Newberry is a town in Cass Township, Greene County, Indiana, United States. The population was 159 at the 2020 census. It is part of the Bloomington, Indiana Metropolitan Statistical Area.

==Geography==

According to the 2010 census, Newberry has a total area of 0.49 sqmi, all land.

===Climate===
The climate in this area is characterized by hot, humid summers and generally mild to cool winters. According to the Köppen Climate Classification system, Newberry has a humid subtropical climate, abbreviated "Cfa" on climate maps.

==Demographics==

Historical population
| Census | Pop. | Note | %± |
| 1880 | 329 |  | — |
| 1910 | 455 |  | — |
| 1920 | 439 |  | −3.5% |
| 1930 | 306 |  | −30.3% |
| 1940 | 360 |  | 17.6% |
| 1950 | 340 |  | −5.6% |
| 1960 | 256 |  | −24.7% |
| 1970 | 295 |  | 15.2% |
| 1980 | 246 |  | −16.6% |
| 1990 | 207 |  | −15.9% |
| 2000 | 206 |  | −0.5% |
| 2010 | 193 |  | −6.3% |
| 2020 | 159 |  | −17.6% |
U.S. Decennial Census

===2010 census===
As of the census of 2010, there were 193 people, 81 households, and 51 families living in the town. The population density was 393.9 PD/sqmi. There were 93 housing units at an average density of 189.8 /sqmi. The racial makeup of the town was 97.9% White, 1.0% Native American, 0.5% Pacific Islander, and 0.5% from other races. Hispanic or Latino of any race were 2.6% of the population.

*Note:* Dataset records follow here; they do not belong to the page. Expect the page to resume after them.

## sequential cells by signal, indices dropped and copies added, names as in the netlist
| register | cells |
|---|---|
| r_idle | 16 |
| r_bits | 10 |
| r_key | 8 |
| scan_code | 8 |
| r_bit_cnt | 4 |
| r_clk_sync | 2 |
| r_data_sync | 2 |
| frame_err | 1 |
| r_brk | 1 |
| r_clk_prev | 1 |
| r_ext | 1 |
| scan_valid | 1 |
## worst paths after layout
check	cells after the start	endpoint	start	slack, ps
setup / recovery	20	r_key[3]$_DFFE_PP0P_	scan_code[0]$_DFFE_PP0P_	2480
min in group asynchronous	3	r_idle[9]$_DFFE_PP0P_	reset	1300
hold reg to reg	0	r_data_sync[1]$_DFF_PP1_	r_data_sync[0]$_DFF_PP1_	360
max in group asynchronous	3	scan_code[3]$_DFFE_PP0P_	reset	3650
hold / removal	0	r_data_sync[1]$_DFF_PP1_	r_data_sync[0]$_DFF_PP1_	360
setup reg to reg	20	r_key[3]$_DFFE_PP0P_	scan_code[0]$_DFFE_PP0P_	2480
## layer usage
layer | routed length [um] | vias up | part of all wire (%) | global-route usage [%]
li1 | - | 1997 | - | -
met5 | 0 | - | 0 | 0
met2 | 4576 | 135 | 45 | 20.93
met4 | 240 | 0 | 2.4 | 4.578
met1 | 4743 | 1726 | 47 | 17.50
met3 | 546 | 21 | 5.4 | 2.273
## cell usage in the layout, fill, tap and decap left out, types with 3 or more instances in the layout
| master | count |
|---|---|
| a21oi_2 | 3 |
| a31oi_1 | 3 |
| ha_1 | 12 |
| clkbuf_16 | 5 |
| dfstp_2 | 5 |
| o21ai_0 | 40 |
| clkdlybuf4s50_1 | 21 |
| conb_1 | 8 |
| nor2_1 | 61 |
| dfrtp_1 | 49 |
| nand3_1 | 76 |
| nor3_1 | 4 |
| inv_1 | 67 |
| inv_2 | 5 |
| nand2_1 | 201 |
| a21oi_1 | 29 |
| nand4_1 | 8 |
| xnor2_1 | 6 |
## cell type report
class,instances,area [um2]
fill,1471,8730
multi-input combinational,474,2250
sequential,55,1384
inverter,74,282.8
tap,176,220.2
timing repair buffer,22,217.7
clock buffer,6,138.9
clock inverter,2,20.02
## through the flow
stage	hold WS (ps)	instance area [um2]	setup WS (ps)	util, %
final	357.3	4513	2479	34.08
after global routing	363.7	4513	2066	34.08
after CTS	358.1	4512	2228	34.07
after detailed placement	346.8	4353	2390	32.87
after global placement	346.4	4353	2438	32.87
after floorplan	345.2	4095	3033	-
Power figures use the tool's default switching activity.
## config.mk

```make
export PLATFORM = sky130hd
export DESIGN_NAME = bus_fabric
export DESIGN_NICKNAME = d
export VERILOG_FILES = /design/src/rtl/bus_fabric.sv
export SDC_FILE = /design/constraint.sdc
export NUM_CORES = 1
export LEC_CHECK = 0
export ABC_AREA = 0
export BUFFER_PORTS_ARGS = -buffer_cell sky130_fd_sc_hd__buf_2
export CORE_AREA = 2 2 91 93
export DETAILED_ROUTE_END_ITERATION = 10
export DIE_AREA = 0 0 93 95
export GPL_ROUTABILITY_DRIVEN = 0
export GPL_TIMING_DRIVEN = 0
export HOLD_SLACK_MARGIN = 0.06
export PLACE_DENSITY = 0.77
export SLEW_MARGIN = 10
export SYNTH_ARGS = -nofsm -noshare
export SYNTH_HDL_FRONTEND = slang
export SYNTH_SLANG_ARGS = --single-unit
```

## constraint.sdc

```tcl
create_clock -name clk -period 2.7 [get_ports clk]
set_input_delay 0.27 -clock clk [delete_from_list [all_inputs] [get_ports clk]]
set_output_delay 0.27 -clock clk [all_outputs]
set_load 0.05 [all_outputs]
```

There were 81 households, of which 24.7% had children under the age of 18 living with them, 53.1% were married couples living together, 3.7% had a female householder with no husband present, 6.2% had a male householder with no wife present, and 37.0% were non-families. 32.1% of all households were made up of individuals, and 8.6% had someone living alone who was 65 years of age or older. The average household size was 2.38 and the average family size was 2.96.

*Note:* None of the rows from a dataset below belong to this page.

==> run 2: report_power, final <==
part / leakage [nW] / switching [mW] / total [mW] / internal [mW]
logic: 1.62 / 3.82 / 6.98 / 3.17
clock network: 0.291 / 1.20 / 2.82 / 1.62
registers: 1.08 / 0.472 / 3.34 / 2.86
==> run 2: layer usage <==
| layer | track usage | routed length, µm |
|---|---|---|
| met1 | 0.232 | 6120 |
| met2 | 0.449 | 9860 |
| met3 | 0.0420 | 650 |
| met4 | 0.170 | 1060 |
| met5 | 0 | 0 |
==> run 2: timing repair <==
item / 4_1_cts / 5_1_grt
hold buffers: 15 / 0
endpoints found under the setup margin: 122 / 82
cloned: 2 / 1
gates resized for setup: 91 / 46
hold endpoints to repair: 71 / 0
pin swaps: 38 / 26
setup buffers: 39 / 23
==> src/rtl/video_pkg.sv <==
// rtl/video_pkg.sv - level codes, hue constants, pixel record and hue phase offset helper
package video_pkg;

  localparam logic [3:0] LVL_SYNC     = 4'd0;
  localparam logic [3:0] LVL_BLANK    = 4'd1;
  localparam logic [3:0] LVL_BURST_LO = 4'd2;
  localparam logic [3:0] LVL_BURST_HI = 4'd3;
  localparam logic [3:0] LVL_LUMA_LO  = 4'd4;
  localparam logic [3:0] LVL_LUMA_HI  = 4'd5;

  localparam logic [3:0] HUE_GRAY    = 4'd0;
  localparam logic [3:0] HUE_DARK    = 4'd13;
  localparam logic [3:0] HUE_BLACK_A = 4'd14;
  localparam logic [3:0] HUE_BLACK_B = 4'd15;

  typedef struct packed {
    logic [3:0] cc;
    logic [1:0] ll;
    logic [2:0] emph;
    logic       sync;
    logic       burst;
    logic       picture;
  } pixel_t;

  localparam pixel_t PIXEL_RESET = '{cc: HUE_BLACK_B, ll: 2'd0, emph: 3'd0,
                                     sync: 1'b0, burst: 1'b0, picture: 1'b0};

  // Hues outside 1..12 have no chroma; they map to offset 0 so the window is still defined.
  function automatic logic [15:0] hue_offset(input logic [3:0] h, input int phases, input logic alt);
    logic [15:0] off;
    off = 16'd0;
    if (h >= 4'd1 && h <= 4'd12)
      off = 16'((int'(h) - 1) * (phases / 12));
    if (alt && off != 16'd0)
      off = 16'(phases) - off;
    return off;
  endfunction

endpackage

==> src/rtl/video_hue_window.sv <==
// rtl/video_hue_window.sv - true while the subcarrier phase is in the positive half-cycle of a hue
module video_hue_window
  import video_pkg::*;
#(
  parameter int PHASES = 12
) (
  input  logic [3:0]                i_hue,
  input  logic [$clog2(PHASES)-1:0] i_phase,
  input  logic                      i_alt,
  output logic                      o_win
);

  localparam int PW = $clog2(PHASES);
  localparam int WW = PW + 1;
  localparam logic [WW-1:0] P_W    = WW'(PHASES);
  localparam logic [WW-1:0] HALF_W = WW'(PHASES / 2);

  logic [WW-1:0] w_off;
  logic [WW-1:0] w_sum;
  logic [WW-1:0] w_diff;

  assign w_off = WW'(hue_offset(i_hue, PHASES, i_alt));

  // Biasing by PHASES keeps the subtraction non-negative, so one conditional subtract is the modulo.
  assign w_sum  = {1'b0, i_phase} + P_W - w_off;
  assign w_diff = (w_sum >= P_W) ? w_sum - P_W : w_sum;
  assign o_win  = (w_diff < HALF_W);

endmodule

==> src/rtl/video_gen_param.sv <==
// rtl/video_gen_param.sv - parametrised composite-video level generator with pixel strobe
module video_gen_param
  import video_pkg::*;
#(
  parameter int PHASES     = 12,
  parameter int PIX_DIV    = 8,
  parameter int PAL_ALT    = 0,
  parameter int BURST_HUE  = 8,
  parameter int EMPH_R_HUE = 4,
  parameter int EMPH_G_HUE = 8,
  parameter int EMPH_B_HUE = 12
) (
  input  logic                      CLK,
  input  logic                      RES,
  input  logic                      line_start,
  input  logic [3:0]                cc,
  input  logic [1:0]                ll,
  input  logic [2:0]                emph,
  input  logic                      sync,
  input  logic                      burst,
  input  logic                      picture,
  output logic                      pix_stb,
  output logic [$clog2(PHASES)-1:0] phase,
  output logic [3:0]                vout_level,
  output logic                      tint
);

  localparam int PW = $clog2(PHASES);
  localparam int CW = $clog2(PIX_DIV);

  logic [PW-1:0] r_phase;
  logic [CW-1:0] r_pix_cnt;
  logic          r_alt;
  pixel_t        r_pix;
  logic [3:0]    r_level;
  logic          r_tint;

  logic       w_win_pix;
  logic       w_win_burst;
  logic       w_win_r;
  logic       w_win_g;
  logic       w_win_b;
  logic [3:0] w_luma_lo;
  logic [3:0] w_luma_hi;

  assign pix_stb = (r_pix_cnt == CW'(PIX_DIV - 1));

  always_ff @(posedge CLK) begin
    if (RES) begin
      r_phase   <= '0;
      r_pix_cnt <= '0;
      r_alt     <= 1'b0;
      r_pix     <= PIXEL_RESET;
    end else begin
      r_phase   <= (r_phase == PW'(PHASES - 1)) ? '0 : r_phase + PW'(1);
      r_pix_cnt <= pix_stb ? '0 : r_pix_cnt + CW'(1);
      if (PAL_ALT != 0 && line_start)
        r_alt <= ~r_alt;
      if (pix_stb)
        r_pix <= '{cc: cc, ll: ll, emph: emph, sync: sync, burst: burst, picture: picture};
    end
  end

  video_hue_window #(.PHASES(PHASES)) u_win_pix (
    .i_hue(r_pix.cc), .i_phase(r_phase), .i_alt(r_alt), .o_win(w_win_pix));
  video_hue_window #(.PHASES(PHASES)) u_win_burst (
    .i_hue(4'(BURST_HUE)), .i_phase(r_phase), .i_alt(r_alt), .o_win(w_win_burst));
  video_hue_window #(.PHASES(PHASES)) u_win_r (
    .i_hue(4'(EMPH_R_HUE)), .i_phase(r_phase), .i_alt(r_alt), .o_win(w_win_r));
  video_hue_window #(.PHASES(PHASES)) u_win_g (
    .i_hue(4'(EMPH_G_HUE)), .i_phase(r_phase), .i_alt(r_alt), .o_win(w_win_g));
  video_hue_window #(.PHASES(PHASES)) u_win_b (
    .i_hue(4'(EMPH_B_HUE)), .i_phase(r_phase), .i_alt(r_alt), .o_win(w_win_b));

  assign w_luma_lo = LVL_LUMA_LO + {1'b0, r_pix.ll, 1'b0};
  assign w_luma_hi = LVL_LUMA_HI + {1'b0, r_pix.ll, 1'b0};

  // Re-evaluated every clock from the held pixel, so chroma keeps toggling within a pixel.
  always_ff @(posedge CLK) begin
    if (RES) begin
      r_level <= LVL_BLANK;
      r_tint  <= 1'b0;
    end else begin
      r_tint <= r_pix.picture & ~r_pix.sync & ~r_pix.burst &
                (|(r_pix.emph & {w_win_b, w_win_g, w_win_r}));
      if (r_pix.sync)
        r_level <= LVL_SYNC;
      else if (r_pix.burst)
        r_level <= w_win_burst ? LVL_BURST_HI : LVL_BURST_LO;
      else if (!r_pix.picture || r_pix.cc == HUE_BLACK_A || r_pix.cc == HUE_BLACK_B)
        r_level <= LVL_BLANK;
      else if (r_pix.cc == HUE_GRAY)
        r_level <= w_luma_hi;
      else if (r_pix.cc == HUE_DARK)
        r_level <= w_luma_lo;
      else
        r_level <= w_win_pix ? w_luma_hi : w_luma_lo;
    end
  end

  assign phase      = r_phase;
  assign vout_level = r_level;
  assign tint       = r_tint;

endmodule

==> config.mk <==
export PLATFORM = sky130hd
export DESIGN_NAME = video_gen_param
export DESIGN_NICKNAME = d
export VERILOG_FILES = /design/src/rtl/video_pkg.sv /design/src/rtl/video_hue_window.sv /design/src/rtl/video_gen_param.sv
export SDC_FILE = /design/constraint.sdc
export NUM_CORES = 1
export LEC_CHECK = 0
export ABC_AREA = 1
export CORE_ASPECT_RATIO = 0.7
export CORE_MARGIN = 5
export CORE_UTILIZATION = 40
export CTS_CLUSTER_SIZE = 28
export DETAILED_ROUTE_END_ITERATION = 16
export PLACE_DENSITY = 0.67
export RECOVER_POWER = 25
export SETUP_SLACK_MARGIN = 0.05
export SYNTH_ARGS = -nofsm -noshare
export SYNTH_HDL_FRONTEND = slang
export SYNTH_HIERARCHICAL = 1
export SYNTH_SLANG_ARGS = --single-unit
export TNS_END_PERCENT = 30
==> constraint.sdc <==
create_clock -name CLK -period 5.7 [get_ports CLK]
set_clock_uncertainty 0.2 [all_clocks]
set_input_delay 1.14 -clock CLK [delete_from_list [all_inputs] [get_ports CLK]]
set_output_delay 1.14 -clock CLK [all_outputs]
set_load 0.05 [all_outputs]
Word-level counts from Yosys, hierarchy flattened:

Index checks and enable logic that the tools add are counted.

* $lt $le $gt $ge: 10
* add/subtract/negate cells: 14
* reduce and logical (&&, ||, !) cells: 9
* equality and inequality tests: 5
* bitwise operators: 6
* muxes and demuxes: 12

Operators with widths (count)
* $mux 5: 5
* $sub 5x4->5 const B: 5
* $ge 5x4->1 const B: 4
* $lt 5x3->1 const B: 4
* $mux 4: 5
* $eq 4x4->1 const B: 4
* $add 3x3->4 const A: 2
* $reduce_or 2->1: 3
* $add 4x4->5 const B: 1
* $sub 4x1->5 const B: 1
* $sub 5x2->5 const B: 1
* $sub 5x3->5 const B: 1
* $sub 5x5->5: 1
* $add 4x1->4 const B: 1
* $ge 4x1->1 const B: 1
* $le 4x4->1 const B: 1
* $logic_not 4->1: 1
* $add 3x1->3 const B: 1
* $and 1x1->1: 3
* $and 3x3->3: 1
* $eq 3x3->1 const B: 1
* $reduce_or 3->1: 1
* $logic_or 1x1->1: 2
* $mux 1: 2
* 3 further kinds: 4

* output and inout port bits: 10
* logic and storage cells: 67
* flip-flop bits (word level): 24
* input port bits: 15

Logic depth before layout (Yosys ltp):

Gate-level depths: netlist of run 1.

* depth after elaboration: 13
* depth in mapped cells: 28

By module:

Netlist of run 1, hierarchy kept.

Modules (own cells, without submodules)
* video_hue_window at u_win_g ...: cells an instance 82, seq. area each 0.0 µm², area each 494.2 µm², instances 3
* video_hue_window at u_win_b ...: cells an instance 84, seq. area each 0.0 µm², area each 501.7 µm², instances 2
* video_gen_param: cells an instance 115, seq. area each 480.5 µm², area each 915.9 µm², instances 1

Least setup slack after synthesis of run 1:

OpenSTA, ideal clock, no wires.

* path kind: register -> register
* start point: register r_pix[8] in the netlist's numbering
* end point: register r_level[0], in the netlist vout_level[0]
* setup slack: 2.622 ns
* clock period less this slack: 3.078 ns
* cell stages (with the launch flop): 19
* arrival: 2.766 ns
* path through: dfxtp_1 -> inv_1 -> ha_1 -> or2_2 -> nand2_1 -> o21ai_1 -> ha_1 -> ha_1 -> fa_1 -> xnor2_1 -> nand3_1 -> o21ai_0 -> inv_1 -> nand2_1 -> inv_1 -> nand2_1 -> nand3_1 -> nand2_1 -> nand2_1

* longest elaborated chain between the ends: 13
* elaborated cells between the ends (all ways): 22
* classes of those cells: 3 x add/sub; 4 x order compare; 3 x eq/ne; 8 x mux; 4 x reduce/logical

RTL lines
* start: declaration: RTL line video_gen_param.sv:34 `pixel_t r_pix;`
* start signal: assignment: RTL line video_gen_param.sv:60 `r_pix <= '{cc: cc, ll: ll, emph: emph, sync: sync, burst: burst, picture: picture};`
* $ge 4x1->1 or $le 4x4->1 (tied branches): RTL line video_pkg.sv:32 `if (h >= 4'd1 && h <= 4'd12)`
* $logic_and 1x1->1: RTL line video_pkg.sv:32
* $mux 5 *: RTL line video_pkg.sv:32
* $sub 5x5->5 *: RTL line video_hue_window.sv:25 `assign w_sum = {1'b0, i_phase} + P_W - w_off;`
* $sub 5x4->5 or $ge 5x4->1 (tied branches): RTL line video_hue_window.sv:26 `assign w_diff = (w_sum >= P_W) ? w_sum - P_W : w_sum;`
* $mux 5 *: RTL line video_hue_window.sv:26
* $lt 5x3->1 *: RTL line video_hue_window.sv:27 `assign o_win = (w_diff < HALF_W);`
* via w_win_pix: RTL line video_gen_param.sv:38 `logic w_win_pix;`
* $mux 4 *: RTL line video_gen_param.sv:97 `r_level <= w_win_pix ? w_luma_hi : w_luma_lo;`
* $mux 4 *: RTL line video_gen_param.sv:94 `else if (r_pix.cc == HUE_DARK)`
* $mux 4 *: RTL line video_gen_param.sv:92 `else if (r_pix.cc == HUE_GRAY)`
* $mux 4 *: RTL line video_gen_param.sv:90 `else if (!r_pix.picture || r_pix.cc == HUE_BLACK_A || r_pix.cc == HUE_BLACK_B)`
* $mux 4 *: RTL line video_gen_param.sv:88 `else if (r_pix.burst)`
* $mux 1 *: RTL line video_gen_param.sv:86 `if (r_pix.sync)`
* end signal: assignment: RTL line video_gen_param.sv:89 `r_level <= w_win_burst ? LVL_BURST_HI : LVL_BURST_LO;`
* end signal: assignment: RTL line video_gen_param.sv:93 `r_level <= w_luma_hi;`
* end signal: assignment: RTL line video_gen_param.sv:95 `r_level <= w_luma_lo;`
* end: declaration: RTL line video_gen_param.sv:35 `logic [3:0] r_level;`

The timed path passes the listed nets; every way through them passes the cells marked *.
A chain may end at the register's enable or synchronous reset.

Final worst setup path of run 1:

* start point: register r_pix_cnt[0]
* end point: output pix_stb

* longest elaborated chain between the ends: 1

RTL lines
* start: declaration: RTL line video_gen_param.sv:32 `logic [CW-1:0] r_pix_cnt;`
* start signal: assignment: RTL line video_gen_param.sv:56 `r_pix_cnt <= pix_stb ? '0 : r_pix_cnt + CW'(1);`
* $eq 3x3->1: RTL line video_gen_param.sv:46 `assign pix_stb = (r_pix_cnt == CW'(PIX_DIV - 1));`
* end: declaration: RTL line video_gen_param.sv:22 `output logic pix_stb,`

Every way passes these cells.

The median age in the town was 47.8 years. 20.7% of residents were under the age of 18; 4.6% were between the ages of 18 and 24; 22.2% were from 25 to 44; 34.8% were from 45 to 64; and 17.6% were 65 years of age or older. The gender makeup of the town was 49.2% male and 50.8% female.

===2000 census===
As of the census of 2000, there were 206 people, 93 households, and 59 families living in the town. The population density was 420.9 PD/sqmi. There were 104 housing units at an average density of 212.5 /sqmi. The racial makeup of the town was 98.54% White, 0.49% African American, and 0.97% from two or more races. Hispanic or Latino of any race were 0.49% of the population.

There were 93 households, out of which 30.1% had children under the age of 18 living with them, 52.7% were married couples living together, 6.5% had a female householder with no husband present, and 35.5% were non-families. 35.5% of all households were made up of individuals, and 19.4% had someone living alone who was 65 years of age or older. The average household size was 2.22 and the average family size was 2.82.

In the town, the population was spread out, with 21.4% under the age of 18, 7.3% from 18 to 24, 25.2% from 25 to 44, 30.1% from 45 to 64, and 16.0% who were 65 years of age or older. The median age was 42 years. For every 100 females, there were 98.1 males. For every 100 females age 18 and over, there were 88.4 males.

The median income for a household in the town was $36,964, and the median income for a family was $45,833. Males had a median income of $32,321 versus $22,031 for females. The per capita income for the town was $18,313. About 6.3% of families and 12.9% of the population were below the poverty line, including 10.3% of those under the age of eighteen and 25.9% of those 65 or over.